- **Dataset**:

What follows belongs to an exercise in optimizing a design on an open flow for small area and a short achievable clock period; a production flow would make more cautious choices. The RTL was checked by simulation tests, not by an equivalence proof against the original design. Power figures rest on the tool's default switching activity, not on a simulated workload.

==> nickel: inputs <==
Design fir_filter, start of the top module:
module fir_filter
#(
    parameter NUM_ELEMENTS = 7
)
(
    input clk,
    input rst,
    input [ 7 : 0 ] weight_data,
    input [ 2 : 0 ] weight_idx,
    input weight_valid,
    output weight_ready,
    input [ 7 : 0 ] input_data,
    input input_valid,
    output input_ready,
    output [ 15 : 0 ] output_data,
    input output_ready,
    output output_valid
);
    assign weight_ready = 1;
    assign input_ready = 1;
    assign output_valid = 1;
    reg [7:0] w0;
    reg [7:0] w1;
    reg [7:0] w2;
    reg [7:0] w3;
    reg [7:0] w4;
    reg [7:0] w5;
    reg [7:0] w6;
    reg [7:0] v0;
    reg [7:0] v1;
    reg [7:0] v2;
    reg [7:0] v3;
    reg [7:0] v4;
    reg [7:0] v5;
    wire [7:0] wdr = rst ? 8'd0 : weight_data;
    wire [7:0] wn0;
    wmux m0 (.s(rst | (weight_valid && weight_idx == 3'd0)), .a(w0), .b(wdr), .y(wn0));
    wire [7:0] wn1;
    wmux m1 (.s(rst | (weight_valid && weight_idx == 3'd1)), .a(w1), .b(wdr), .y(wn1));
    wire [7:0] wn2;
    wmux m2 (.s(rst | (weight_valid && weight_idx == 3'd2)), .a(w2), .b(wdr), .y(wn2));
    wire [7:0] wn3;
    wmux m3 (.s(rst | (weight_valid && weight_idx == 3'd3)), .a(w3), .b(wdr), .y(wn3));
    wire [7:0] wn4;
    wmux m4 (.s(rst | (weight_valid && weight_idx == 3'd4)), .a(w4), .b(wdr), .y(wn4));
    wire [7:0] wn5;
    wmux m5 (.s(rst | (weight_valid && weight_idx == 3'd5)), .a(w5), .b(wdr), .y(wn5));
    wire [7:0] wn6;
    wmux m6 (.s(rst | (weight_valid && weight_idx == 3'd6)), .a(w6), .b(wdr), .y(wn6));
    always @(posedge clk) begin
        w0 <= wn0;
        w1 <= wn1;
        w2 <= wn2;
        w3 <= wn3;
        w4 <= wn4;
        w5 <= wn5;
        w6 <= wn6;
        v0 <= rst ? 8'd0 : input_data;
        v1 <= rst ? 8'd0 : v0;
        v2 <= rst ? 8'd0 : v1;
        v3 <= rst ? 8'd0 : v2;
        v4 <= rst ? 8'd0 : v3;
        v5 <= rst ? 8'd0 : v4;
    end
    wire p0_0_0 = ~(wn0[0] & input_data[0]);
    wire p0_0_1 = ~(wn0[0] & input_data[1]);
    wire p0_0_2 = ~(wn0[0] & input_data[2]);
    wire p0_0_3 = ~(wn0[0] & input_data[3]);
  ...
export LEC_CHECK = 0
export CAP_MARGIN = 20
export CORE_MARGIN = 2
export CORE_UTILIZATION = 40
export SLEW_MARGIN = 20
export SYNTH_HIERARCHICAL = 1
export SYNTH_MINIMUM_KEEP_SIZE = 0
create_clock -name core_clock -period 13.0 [get_ports {clk}]
standard.sh (not shown) runs the stock make flow with config.mk's settings and CLKGATE_MAP_FILE= SYNTH_SCRIPT=/design/flow/synth_recipe.tcl, a recipe that flattens the netlist after the stock synthesis.
==> flow/flow/run.sh <==
#!/bin/bash
# Standard layout, with stronger port buffers and timing repair aimed past the clock period.
set -euo pipefail
export BUFFER_PORTS_ARGS="-buffer_cell ${PORTBUF:-sky130_fd_sc_hd__buf_2}"
export SETUP_SLACK_MARGIN=${MARGIN:-6.5}
bash standard.sh > standard.log 2>&1
==> juniper (differences from nickel) <==
--- a/flow/design.v
+++ b/flow/design.v
@@ -532,17 +532,17 @@
     fa us19 (.a(p3_0_2), .b(p3_1_1), .c(p3_2_0), .s(s19), .co(c20));
     wire s21, c22;
     fa us21 (.a(p4_0_2), .b(p4_1_1), .c(p4_2_0), .s(s21), .co(c22));
     wire s23, c24;
     fa us23 (.a(p5_0_2), .b(p5_1_1), .c(p5_2_0), .s(s23), .co(c24));
     wire s25, c26;
     fa us25 (.a(p6_0_2), .b(p6_1_1), .c(p6_2_0), .s(s25), .co(c26));
     wire s27, c28;
-    fa1 us27 (.a(p0_0_3), .b(p0_1_2), .s(s27), .co(c28));
+    fa us27 (.a(1'b1), .b(p0_0_3), .c(p0_1_2), .s(s27), .co(c28));
     wire s29, c30;
     fa us29 (.a(p0_2_1), .b(p0_3_0), .c(p1_0_3), .s(s29), .co(c30));
     wire s31, c32;
     fa us31 (.a(p1_1_2), .b(p1_2_1), .c(p1_3_0), .s(s31), .co(c32));
     wire s33, c34;
     fa us33 (.a(p2_0_3), .b(p2_1_2), .c(p2_2_1), .s(s33), .co(c34));
     wire s35, c36;
     fa us35 (.a(p2_3_0), .b(p3_0_3), .c(p3_1_2), .s(s35), .co(c36));
@@ -550,17 +550,17 @@
     fa us37 (.a(p3_2_1), .b(p3_3_0), .c(p4_0_3), .s(s37), .co(c38));
     wire s39, c40;
     fa us39 (.a(p4_1_2), .b(p4_2_1), .c(p4_3_0), .s(s39), .co(c40));
     wire s41, c42;
     fa us41 (.a(p5_0_3), .b(p5_1_2), .c(p5_2_1), .s(s41), .co(c42));
     wire s43, c44;
     fa us43 (.a(p5_3_0), .b(p6_0_3), .c(p6_1_2), .s(s43), .co(c44));
     wire s45, c46;
-    fa1 us45 (.a(p0_0_4), .b(p0_1_3), .s(s45), .co(c46));
+    fa us45 (.a(1'b1), .b(p0_0_4), .c(p0_1_3), .s(s45), .co(c46));
     wire s47, c48;
     fa us47 (.a(p0_2_2), .b(p0_3_1), .c(p0_4_0), .s(s47), .co(c48));
     wire s49, c50;
     fa us49 (.a(p1_0_4), .b(p1_1_3), .c(p1_2_2), .s(s49), .co(c50));
     wire s51, c52;
     fa us51 (.a(p1_3_1), .b(p1_4_0), .c(p2_0_4), .s(s51), .co(c52));
     wire s53, c54;
     fa us53 (.a(p2_1_3), .b(p2_2_2), .c(p2_3_1), .s(s53), .co(c54));
@@ -574,17 +574,17 @@
     fa us61 (.a(p4_3_1), .b(p4_4_0), .c(p5_0_4), .s(s61), .co(c62));
     wire s63, c64;
     fa us63 (.a(p5_1_3), .b(p5_2_2), .c(p5_3_1), .s(s63), .co(c64));
     wire s65, c66;
     fa us65 (.a(p5_4_0), .b(p6_0_4), .c(p6_1_3), .s(s65), .co(c66));
     wire s67, c68;
     fa us67 (.a(p6_2_2), .b(p6_3_1), .c(p6_4_0), .s(s67), .co(c68));
     wire s69, c70;
-    fa1 us69 (.a(p0_0_5), .b(p0_1_4), .s(s69), .co(c70));
+    fa us69 (.a(1'b1), .b(p0_0_5), .c(p0_1_4), .s(s69), .co(c70));
     wire s71, c72;
     fa us71 (.a(p0_2_3), .b(p0_3_2), .c(p0_4_1), .s(s71), .co(c72));
     wire s73, c74;
     fa us73 (.a(p0_5_0), .b(p1_0_5), .c(p1_1_4), .s(s73), .co(c74));
     wire s75, c76;
     fa us75 (.a(p1_2_3), .b(p1_3_2), .c(p1_4_1), .s(s75), .co(c76));
     wire s77, c78;
     fa us77 (.a(p1_5_0), .b(p2_0_5), .c(p2_1_4), .s(s77), .co(c78));
@@ -602,17 +602,17 @@
     fa us89 (.a(p4_5_0), .b(p5_0_5), .c(p5_1_4), .s(s89), .co(c90));
     wire s91, c92;
     fa us91 (.a(p5_2_3), .b(p5_3_2), .c(p5_4_1), .s(s91), .co(c92));
     wire s93, c94;
     fa us93 (.a(p5_5_0), .b(p6_0_5), .c(p6_1_4), .s(s93), .co(c94));
     wire s95, c96;
     fa us95 (.a(p6_2_3), .b(p6_3_2), .c(p6_4_1), .s(s95), .co(c96));
     wire s97, c98;
-    fa1 us97 (.a(p0_0_6), .b(p0_1_5), .s(s97), .co(c98));
+    fa us97 (.a(1'b1), .b(p0_0_6), .c(p0_1_5), .s(s97), .co(c98));
     wire s99, c100;
     fa us99 (.a(p0_2_4), .b(p0_3_3), .c(p0_4_2), .s(s99), .co(c100));
     wire s101, c102;
     fa us101 (.a(p0_5_1), .b(p0_6_0), .c(p1_0_6), .s(s101), .co(c102));
     wire s103, c104;
     fa us103 (.a(p1_1_5), .b(p1_2_4), .c(p1_3_3), .s(s103), .co(c104));
     wire s105, c106;
     fa us105 (.a(p1_4_2), .b(p1_5_1), .c(p1_6_0), .s(s105), .co(c106));
@@ -634,17 +634,17 @@
     fa us121 (.a(p5_0_6), .b(p5_1_5), .c(p5_2_4), .s(s121), .co(c122));
     wire s123, c124;
     fa us123 (.a(p5_3_3), .b(p5_4_2), .c(p5_5_1), .s(s123), .co(c124));
     wire s125, c126;
     fa us125 (.a(p5_6_0), .b(p6_0_6), .c(p6_1_5), .s(s125), .co(c126));
     wire s127, c128;
     fa us127 (.a(p6_2_4), .b(p6_3_3), .c(p6_4_2), .s(s127), .co(c128));
     wire s129, c130;
-    fa1 us129 (.a(p0_0_7), .b(p0_1_6), .s(s129), .co(c130));
+    fa us129 (.a(1'b1), .b(p0_0_7), .c(p0_1_6), .s(s129), .co(c130));
     wire s131, c132;
     fa us131 (.a(p0_2_5), .b(p0_3_4), .c(p0_4_3), .s(s131), .co(c132));
     wire s133, c134;
     fa us133 (.a(p0_5_2), .b(p0_6_1), .c(p0_7_0), .s(s133), .co(c134));
     wire s135, c136;
     fa us135 (.a(p1_0_7), .b(p1_1_6), .c(p1_2_5), .s(s135), .co(c136));
     wire s137, c138;
     fa us137 (.a(p1_3_4), .b(p1_4_3), .c(p1_5_2), .s(s137), .co(c138));
@@ -672,17 +672,17 @@
     fa us159 (.a(p5_4_3), .b(p5_5_2), .c(p5_6_1), .s(s159), .co(c160));
     wire s161, c162;
     fa us161 (.a(p5_7_0), .b(p6_0_7), .c(p6_1_6), .s(s161), .co(c162));
     wire s163, c164;
     fa us163 (.a(p6_2_5), .b(p6_3_4), .c(p6_4_3), .s(s163), .co(c164));
     wire s165, c166;
     fa us165 (.a(p6_5_2), .b(p6_6_1), .c(p6_7_0), .s(s165), .co(c166));
     wire s167, c168;
-    fa1 us167 (.a(p0_1_7), .b(p0_2_6), .s(s167), .co(c168));
+    fa us167 (.a(1'b1), .b(p0_1_7), .c(p0_2_6), .s(s167), .co(c168));
     wire s169, c170;
     fa us169 (.a(p0_3_5), .b(p0_4_4), .c(p0_5_3), .s(s169), .co(c170));
     wire s171, c172;
     fa us171 (.a(p0_6_2), .b(p0_7_1), .c(p1_1_7), .s(s171), .co(c172));
     wire s173, c174;
     fa us173 (.a(p1_2_6), .b(p1_3_5), .c(p1_4_4), .s(s173), .co(c174));
     wire s175, c176;
     fa us175 (.a(p1_5_3), .b(p1_6_2), .c(p1_7_1), .s(s175), .co(c176));
@@ -732,17 +732,17 @@
     fa us219 (.a(p5_2_7), .b(p5_3_6), .c(p5_4_5), .s(s219), .co(c220));
     wire s221, c222;
     fa us221 (.a(p5_5_4), .b(p5_6_3), .c(p5_7_2), .s(s221), .co(c222));
     wire s223, c224;
     fa us223 (.a(p6_2_7), .b(p6_3_6), .c(p6_4_5), .s(s223), .co(c224));
     wire s225, c226;
     fa us225 (.a(p6_5_4), .b(p6_6_3), .c(p6_7_2), .s(s225), .co(c226));
     wire s227, c228;
-    fa1 us227 (.a(p0_3_7), .b(p0_4_6), .s(s227), .co(c228));
+    fa us227 (.a(1'b1), .b(p0_3_7), .c(p0_4_6), .s(s227), .co(c228));
     wire s229, c230;
     fa us229 (.a(p0_5_5), .b(p0_6_4), .c(p0_7_3), .s(s229), .co(c230));
     wire s231, c232;
     fa us231 (.a(p1_3_7), .b(p1_4_6), .c(p1_5_5), .s(s231), .co(c232));
     wire s233, c234;
     fa us233 (.a(p1_6_4), .b(p1_7_3), .c(p2_3_7), .s(s233), .co(c234));
     wire s235, c236;
     fa us235 (.a(p2_4_6), .b(p2_5_5), .c(p2_6_4), .s(s235), .co(c236));
@@ -756,17 +756,17 @@
     fa us243 (.a(p4_6_4), .b(p4_7_3), .c(p5_3_7), .s(s243), .co(c244));
     wire s245, c246;
     fa us245 (.a(p5_4_6), .b(p5_5_5), .c(p5_6_4), .s(s245), .co(c246));
     wire s247, c248;
     fa us247 (.a(p5_7_3), .b(p6_3_7), .c(p6_4_6), .s(s247), .co(c248));
     wire s249, c250;
     fa us249 (.a(p6_5_5), .b(p6_6_4), .c(p6_7_3), .s(s249), .co(c250));
     wire s251, c252;
-    fa1 us251 (.a(p0_4_7), .b(p0_5_6), .s(s251), .co(c252));
+    fa us251 (.a(1'b1), .b(p0_4_7), .c(p0_5_6), .s(s251), .co(c252));
     wire s253, c254;
     fa us253 (.a(p0_6_5), .b(p0_7_4), .c(p1_4_7), .s(s253), .co(c254));
     wire s255, c256;
     fa us255 (.a(p1_5_6), .b(p1_6_5), .c(p1_7_4), .s(s255), .co(c256));
     wire s257, c258;
     fa us257 (.a(p2_4_7), .b(p2_5_6), .c(p2_6_5), .s(s257), .co(c258));
     wire s259, c260;
     fa us259 (.a(p2_7_4), .b(p3_4_7), .c(p3_5_6), .s(s259), .co(c260));
@@ -1428,38 +1428,34 @@
     wire s861, c862;
     fa us861 (.a(c836), .b(s837), .c(s817), .s(s861), .co(c862));
     wire s863, c864;
     fa us863 (.a(c838), .b(s839), .c(s821), .s(s863), .co(c864));
     wire s865, c866;
     fa us865 (.a(c840), .b(s841), .c(q49), .s(s865), .co(c866));
     wire s867, c868;
     fa us867 (.a(c842), .b(s843), .c(q51), .s(s867), .co(c868));
+    wire [15:0] ra = {c866, c864, c862, c860, c858, c856, c854, c852, c850, c848, c846, s845, q3, q2, q1, q0};
+    wire [15:0] rb = {s867, s865, s863, s861, s859, s857, s855, s853, s851, s849, s847, q6, 1'b0, 1'b0, 1'b0, 1'b0};
     wire [15:0] sum;
-    cpa add (.x({s867, s865, s863, s861, s859, s857, s855, s853, s851, s849, s847, q6, c866, c864, c862, c860, c858, c856, c854, c852, c850, c848, c846, s845, q3, q2, q1, q0}), .s(sum));
+    cpa16 add (.a(ra), .b(rb), .s(sum));
     assign output_data = ~sum;
 endmodule
 module fa (input a, input b, input c, output s, output co);
     assign s = a ^ b ^ c;
     assign co = (a & b) | (a & c) | (b & c);
 endmodule
 module ha (input a, input b, output s, output co);
     assign s = a ^ b;
     assign co = a & b;
 endmodule
-module fa1 (input a, input b, output s, output co);
-    assign s = ~(a ^ b);
-    assign co = a | b;
-endmodule
 module wmux (input s, input [7:0] a, input [7:0] b, output [7:0] y);
     assign y = s ? b : a;
 endmodule
-module cpa (input [27:0] x, output [15:0] s);
-    wire [15:0] a = {x[15], x[14], x[13], x[12], x[11], x[10], x[9], x[8], x[7], x[6], x[5], x[4], x[3], x[2], x[1], x[0]};
-    wire [15:0] b = {x[27], x[26], x[25], x[24], x[23], x[22], x[21], x[20], x[19], x[18], x[17], x[16], 1'b0, 1'b0, 1'b0, 1'b0};
+module cpa16 (input [15:0] a, input [15:0] b, output [15:0] s);
     wire [15:0] p = a ^ b;
     wire [15:0] g0 = a & b, p0 = p;
     wire [15:0] g1, p1, g2, p2, g3, p3, g4, p4;
     genvar i;
     generate for (i = 0; i < 16; i = i + 1) begin : pf
         if (i % 2 == 1) begin
             assign g1[i] = g0[i] | (p0[i] & g0[i-1]);
             assign p1[i] = p0[i] & p0[i-1];
==> impl_results.md <==
- Netlist cell types: 31
- Final nets: 1,839
- Worst path max stage delay: 600 ps
- DR WL/cell: 27.0 µm
- P_clk: 528 µW
- Vias in the first global route: 11.0k
- Min Hold Slack: 565 ps
- Status: no timing/DRC/antenna violations
- Via count: 10.4k
- Pre-CTS setup slack: 5270 ps
- Post-synthesis mux area share: 5.32%
- First-pass GRT wire length: 69,700 µm
- Clock buf/inv share: 3.36%
- Metal3 WL: 6000 µm
- Share of cells above drive strength 1: 22.6%
- Top-area cell type share of the netlist area: 52.8%
- Inverters: 52
- Worst vdd ir: 0.108 mV
-- figures above: nickel

==> impl_results.md <==
- Clock buf/inv share: 3.57%
- Metal3 WL: 4290 µm
- Netlist cell types: 38
- Inverters: 26
- Via count: 10.0k
- Worst path max stage delay: 610 ps
- Final nets: 1,820
- Clk pwr share: 18.3%
- First-pass GRT wire length: 70,900 µm
- Pre-CTS setup slack: 5270 ps
- Worst vdd ir: 0.128 mV
- Status: no timing/DRC/antenna violations
- DR WL/cell: 24.7 µm
- Post-synthesis mux area share: 5.27%
- Share of cells above drive strength 1: 18.1%
- Min Hold Slack: 541 ps
-- figures above: juniper

==> static timing again, ports no longer ideal <==
No port has a modelled driver above. Below, the same layouts with a new extraction and two added sets of constraints. Step 1 assumes that a clkbuf_16 drives the clock port and a buf_2 every other input. Step 2 adds t to the input delays and takes it off the output delays; t is the mean of the earliest and latest rising clock arrival at the registers after step 1. Input paths then give back, and output paths get back, about the clock's delay inside the block. Slacks: ideal / step 1 / step 2; pairs: ideal / step 1.
| run | t, ns | setup WS [ns] | worst slew at a driven data input, ns | cell pins on the clock port's net |
|---|---|---|---|---|
| nickel | 0.491 | 6.451 / 6.483 / 5.992 | 0.05 | 1 |
| juniper | 0.495 | 6.458 / 6.493 / 5.998 | 0.05 | 1 |
After both steps every run listed still meets setup and hold. The setup slack of juniper, which loses most, moves by +0.035 ns with the drivers and by -0.460 ns with both steps.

- **Task to complete**: Return each line from the material that includes the string "make".

- **Your solution**:
What follows belongs to an exercise in optimizing a design on an open flow for small area and a short achievable clock period; a production flow would make more cautious choices. The RTL was checked by simulation tests, not by an equivalence proof against the original design. Power figures rest on the tool's default switching activity, not on a simulated workload.
standard.sh (not shown) runs the stock make flow with config.mk's settings and CLKGATE_MAP_FILE= SYNTH_SCRIPT=/design/flow/synth_recipe.tcl, a recipe that flattens the netlist after the stock synthesis.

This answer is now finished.